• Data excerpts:
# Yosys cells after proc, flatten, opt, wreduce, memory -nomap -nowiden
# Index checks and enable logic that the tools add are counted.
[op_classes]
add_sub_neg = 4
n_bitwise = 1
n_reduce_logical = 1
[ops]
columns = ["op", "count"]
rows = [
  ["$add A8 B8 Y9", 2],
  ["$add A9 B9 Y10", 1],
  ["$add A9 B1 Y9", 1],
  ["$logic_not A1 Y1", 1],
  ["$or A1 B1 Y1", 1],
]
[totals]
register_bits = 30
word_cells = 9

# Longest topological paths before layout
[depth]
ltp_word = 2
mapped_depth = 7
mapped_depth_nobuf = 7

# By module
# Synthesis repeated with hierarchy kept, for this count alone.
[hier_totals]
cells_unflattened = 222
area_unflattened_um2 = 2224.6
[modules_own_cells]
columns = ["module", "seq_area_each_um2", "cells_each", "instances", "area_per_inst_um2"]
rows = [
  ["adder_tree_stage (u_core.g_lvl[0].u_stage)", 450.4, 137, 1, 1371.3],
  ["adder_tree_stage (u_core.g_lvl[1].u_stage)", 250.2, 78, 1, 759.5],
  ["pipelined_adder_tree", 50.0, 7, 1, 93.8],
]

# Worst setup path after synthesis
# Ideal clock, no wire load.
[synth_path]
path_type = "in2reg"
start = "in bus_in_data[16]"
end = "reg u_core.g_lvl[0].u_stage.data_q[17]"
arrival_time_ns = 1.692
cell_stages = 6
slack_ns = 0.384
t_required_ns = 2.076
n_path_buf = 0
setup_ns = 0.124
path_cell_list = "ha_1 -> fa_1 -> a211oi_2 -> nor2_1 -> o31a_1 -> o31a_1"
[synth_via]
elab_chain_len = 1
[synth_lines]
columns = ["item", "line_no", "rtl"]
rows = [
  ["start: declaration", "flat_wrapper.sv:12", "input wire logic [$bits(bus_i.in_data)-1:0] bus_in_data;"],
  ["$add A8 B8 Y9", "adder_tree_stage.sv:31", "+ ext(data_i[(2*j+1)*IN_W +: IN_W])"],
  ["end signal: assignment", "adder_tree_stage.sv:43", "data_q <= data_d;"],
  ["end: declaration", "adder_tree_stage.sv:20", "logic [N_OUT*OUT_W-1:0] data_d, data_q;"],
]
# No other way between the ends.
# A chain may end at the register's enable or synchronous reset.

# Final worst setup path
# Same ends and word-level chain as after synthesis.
## src/rtl/menu_pkg.sv

```systemverilog
// Shared definitions for the VGA menu: key codes, FSM state type,
// default colours and the hold-timer width.
package menu_pkg;

  localparam logic [1:0] KEY_NONE  = 2'b00;
  localparam logic [1:0] KEY_LEFT  = 2'b01;
  localparam logic [1:0] KEY_RIGHT = 2'b10;
  localparam logic [1:0] KEY_ENTER = 2'b11;

  typedef enum logic [1:0] {
    ST_IDLE    = 2'd0,
    ST_SELECT  = 2'd1,
    ST_PRESSED = 2'd2
  } menu_state_e;

  localparam logic [11:0] DEF_BG_COLOR  = 12'h0C6;
  localparam logic [11:0] DEF_BTN_COLOR = 12'h8C6;
  localparam logic [11:0] DEF_SEL_COLOR = 12'hC33;
  localparam logic [11:0] DEF_PRS_COLOR = 12'hF66;
  localparam logic [11:0] BLACK_COLOR   = 12'h000;
  localparam logic [11:0] GRID_LINE_COLOR = 12'h666;
  localparam logic [11:0] GRID_FILL_COLOR = 12'hCCC;

  // Hold timer width; covers HOLD_CYC up to 2^24-1.
  localparam int TIMER_W = 24;

endpackage

```

## src/rtl/menu_sel_fsm.sv

```systemverilog
// Menu selection FSM: tracks the selected button, emits a one-cycle press
// strobe on enter and holds the PRESSED state for HOLD_CYC cycles.
module menu_sel_fsm
  import menu_pkg::*;
#(
  parameter int N_BTN    = 3,
  parameter int HOLD_CYC = 8_200_000
) (
  input  logic                     clk,
  input  logic                     rst,
  input  logic                     key_valid,
  input  logic [1:0]               key_code,
  output menu_state_e              state,
  output logic [$clog2(N_BTN)-1:0] sel_idx,
  output logic [N_BTN-1:0]         btn_pulse,
  output logic                     busy
);

  localparam int SEL_W = $clog2(N_BTN);
  localparam logic [SEL_W-1:0]   SEL_LAST  = SEL_W'(N_BTN - 1);
  localparam logic [TIMER_W-1:0] TIMER_TOP = TIMER_W'(HOLD_CYC - 1);

  menu_state_e        state_q, state_d;
  logic [SEL_W-1:0]   sel_q, sel_d;
  logic [TIMER_W-1:0] timer_q, timer_d;
  logic [N_BTN-1:0]   pulse_q, pulse_d;

  // State, selection, hold timer and press strobe registers.
  // NOTE: non-blocking assignments here so every register samples the
  // pre-edge values computed by the combinational block.
  always_ff @(posedge clk or negedge rst) begin
    if (!rst) begin
      state_q <= ST_IDLE;
      sel_q   <= '0;
      timer_q <= '0;
      pulse_q <= '0;
    end else begin
      state_q <= state_d;
      sel_q   <= sel_d;
      timer_q <= timer_d;
      pulse_q <= pulse_d;
    end
  end

  // Next-state logic: key decoding, selection wrap and hold countdown.
  // NOTE: every output gets a default first so no path leaves a latch.
  always_comb begin
    state_d = state_q;
    sel_d   = sel_q;
    timer_d = timer_q;
    pulse_d = '0;
    case (state_q)
      ST_IDLE: begin
        if (key_valid && key_code != KEY_NONE) begin
          state_d = ST_SELECT;
          sel_d   = '0;
        end
      end
      ST_SELECT: begin
        if (key_valid) begin
          case (key_code)
            KEY_RIGHT: sel_d = (sel_q == SEL_LAST) ? '0 : sel_q + SEL_W'(1);
            KEY_LEFT:  sel_d = (sel_q == '0) ? SEL_LAST : sel_q - SEL_W'(1);
            KEY_ENTER: begin
              state_d = ST_PRESSED;
              timer_d = TIMER_TOP;
              pulse_d = N_BTN'(1) << sel_q;
            end
            default: ;
          endcase
        end
      end
      ST_PRESSED: begin
        // Keys are dropped while the press is being shown.
        if (timer_q == '0) state_d = ST_SELECT;
        else               timer_d = timer_q - TIMER_W'(1);
      end
      default: state_d = ST_IDLE;
    endcase
  end

  assign state     = state_q;
  assign sel_idx   = sel_q;
  assign btn_pulse = pulse_q;
  assign busy      = (state_q == ST_PRESSED);

endmodule

```

## src/rtl/vga_menu_compositor.sv

```systemverilog
// VGA menu compositor: per-pixel colour priority mux over blanking, text,
// buttons and an optional grid layer, with a registered 12-bit output.
// Build option: define VGA_MENU_GRID_EN to draw the grid layer; when it is
// undefined the grid inputs are ignored and the grid area shows background.
module vga_menu_compositor
  import menu_pkg::*;
#(
  parameter int          N_BTN     = 3,
  parameter int          HOLD_CYC  = 8_200_000,
  parameter logic [11:0] BG_COLOR  = DEF_BG_COLOR,
  parameter logic [11:0] BTN_COLOR = DEF_BTN_COLOR,
  parameter logic [11:0] SEL_COLOR = DEF_SEL_COLOR,
  parameter logic [11:0] PRS_COLOR = DEF_PRS_COLOR
) (
  input  logic                     clk,
  input  logic                     rst,
  input  logic [10:0]              hc_visible,
  input  logic [10:0]              vc_visible,
  input  logic [N_BTN-1:0]         in_btn,
  input  logic                     in_char,
  input  logic                     in_grid,
  input  logic                     grid_line,
  input  logic                     grid_en,
  input  logic                     key_valid,
  input  logic [1:0]               key_code,
  output logic [11:0]              vga_rgb,
  output logic [$clog2(N_BTN)-1:0] sel_idx,
  output logic [N_BTN-1:0]         btn_pulse,
  output logic                     busy
);

  localparam int SEL_W = $clog2(N_BTN);

  menu_state_e state;
  logic        sel_hit;
  logic [11:0] rgb_d;

  menu_sel_fsm #(
    .N_BTN    (N_BTN),
    .HOLD_CYC (HOLD_CYC)
  ) u_fsm (
    .clk       (clk),
    .rst       (rst),
    .key_valid (key_valid),
    .key_code  (key_code),
    .state     (state),
    .sel_idx   (sel_idx),
    .btn_pulse (btn_pulse),
    .busy      (busy)
  );

`ifndef VGA_MENU_GRID_EN
  logic grid_unused;
  assign grid_unused = ^{in_grid, grid_line, grid_en};
`endif

  // Whether the current pixel lies inside the selected button.
  always_comb begin
    sel_hit = 1'b0;
    for (int k = 0; k < N_BTN; k++) begin
      if (sel_idx == SEL_W'(k)) sel_hit = in_btn[k];
    end
  end

  // Colour priority mux; the selection only shows outside IDLE.
  always_comb begin
    rgb_d = BG_COLOR;
    if (hc_visible == '0 || vc_visible == '0)         rgb_d = BLACK_COLOR;
    else if (in_char)                                  rgb_d = BLACK_COLOR;
    else if (sel_hit && state == ST_PRESSED)           rgb_d = PRS_COLOR;
    else if (sel_hit && state == ST_SELECT)            rgb_d = SEL_COLOR;
    else if (|in_btn)                                  rgb_d = BTN_COLOR;
`ifdef VGA_MENU_GRID_EN
    else if (in_grid && grid_line && grid_en)          rgb_d = GRID_LINE_COLOR;
    else if (in_grid)                                  rgb_d = GRID_FILL_COLOR;
`endif
  end

  // Output pixel register: one clock of latency from the pixel inputs.
  always_ff @(posedge clk or negedge rst) begin
    if (!rst) vga_rgb <= '0;
    else      vga_rgb <= rgb_d;
  end

endmodule

```
[config.mk]
export PLATFORM = sky130hd
export DESIGN_NAME = prog_mem_responder
export DESIGN_NICKNAME = d
export VERILOG_FILES = /design/src/rtl/risc_pkg.sv /design/src/rtl/mem_array.sv /design/src/rtl/prog_mem_responder.sv
export SDC_FILE = /design/constraint.sdc
export NUM_CORES = 1
export LEC_CHECK = 0
export BUFFER_PORTS_ARGS = -buffer_cell sky130_fd_sc_hd__buf_2
export CAP_MARGIN = 30
export CORE_UTILIZATION = 49
export DETAILED_ROUTE_END_ITERATION = 10
export HOLD_SLACK_MARGIN = 0.05
export PLACE_DENSITY = 0.65
export SKIP_CTS_REPAIR_TIMING = 1
export SYNTH_ARGS = -nofsm -noshare
export SYNTH_HDL_FRONTEND = slang
export SYNTH_HIERARCHICAL = 1
export SYNTH_SLANG_ARGS = --single-unit
[constraint.sdc]
create_clock -name clk -period 4.64 [get_ports clk]
set_input_delay 0.696 -clock clk [delete_from_list [all_inputs] [get_ports clk]]
set_output_delay 0.696 -clock clk [all_outputs]
set_load 0.02 [all_outputs]
--- config.mk ---
export PLATFORM = sky130hd
export DESIGN_NAME = alu_control_seq_flat
export DESIGN_NICKNAME = d
export VERILOG_FILES = /design/src/rtl/alu_control_seq_if.sv /design/src/rtl/alu_control_seq.sv /design/src/flat_wrapper.sv
export SDC_FILE = /design/constraint.sdc
export NUM_CORES = 1
export LEC_CHECK = 0
export ABC_CLOCK_PERIOD_IN_PS = 1900
export BUFFER_PORTS_ARGS = -buffer_cell sky130_fd_sc_hd__buf_4
export CAP_MARGIN = 20
export CORE_AREA = 2 2 39 41
export CTS_CLUSTER_SIZE = 30
export DETAILED_ROUTE_END_ITERATION = 8
export DIE_AREA = 0 0 41 43
export PLACE_DENSITY_LB_ADDON = 0.3
export SYNTH_ARGS = -nofsm -noshare
export SYNTH_HDL_FRONTEND = slang
export SYNTH_SLANG_ARGS = --single-unit
--- constraint.sdc ---
create_clock -name clk -period 1.9 [get_ports clk]
set_input_delay 0.38 -clock clk [delete_from_list [all_inputs] [get_ports clk]]
set_output_delay 0.38 -clock clk [all_outputs]
set_load 0.01 [all_outputs]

• Task statement: In the lines above, find the word "start" and copy every line it occurs in.

• Answer space:
start = "in bus_in_data[16]"
  ["start: declaration", "flat_wrapper.sv:12", "input wire logic [$bits(bus_i.in_data)-1:0] bus_in_data;"],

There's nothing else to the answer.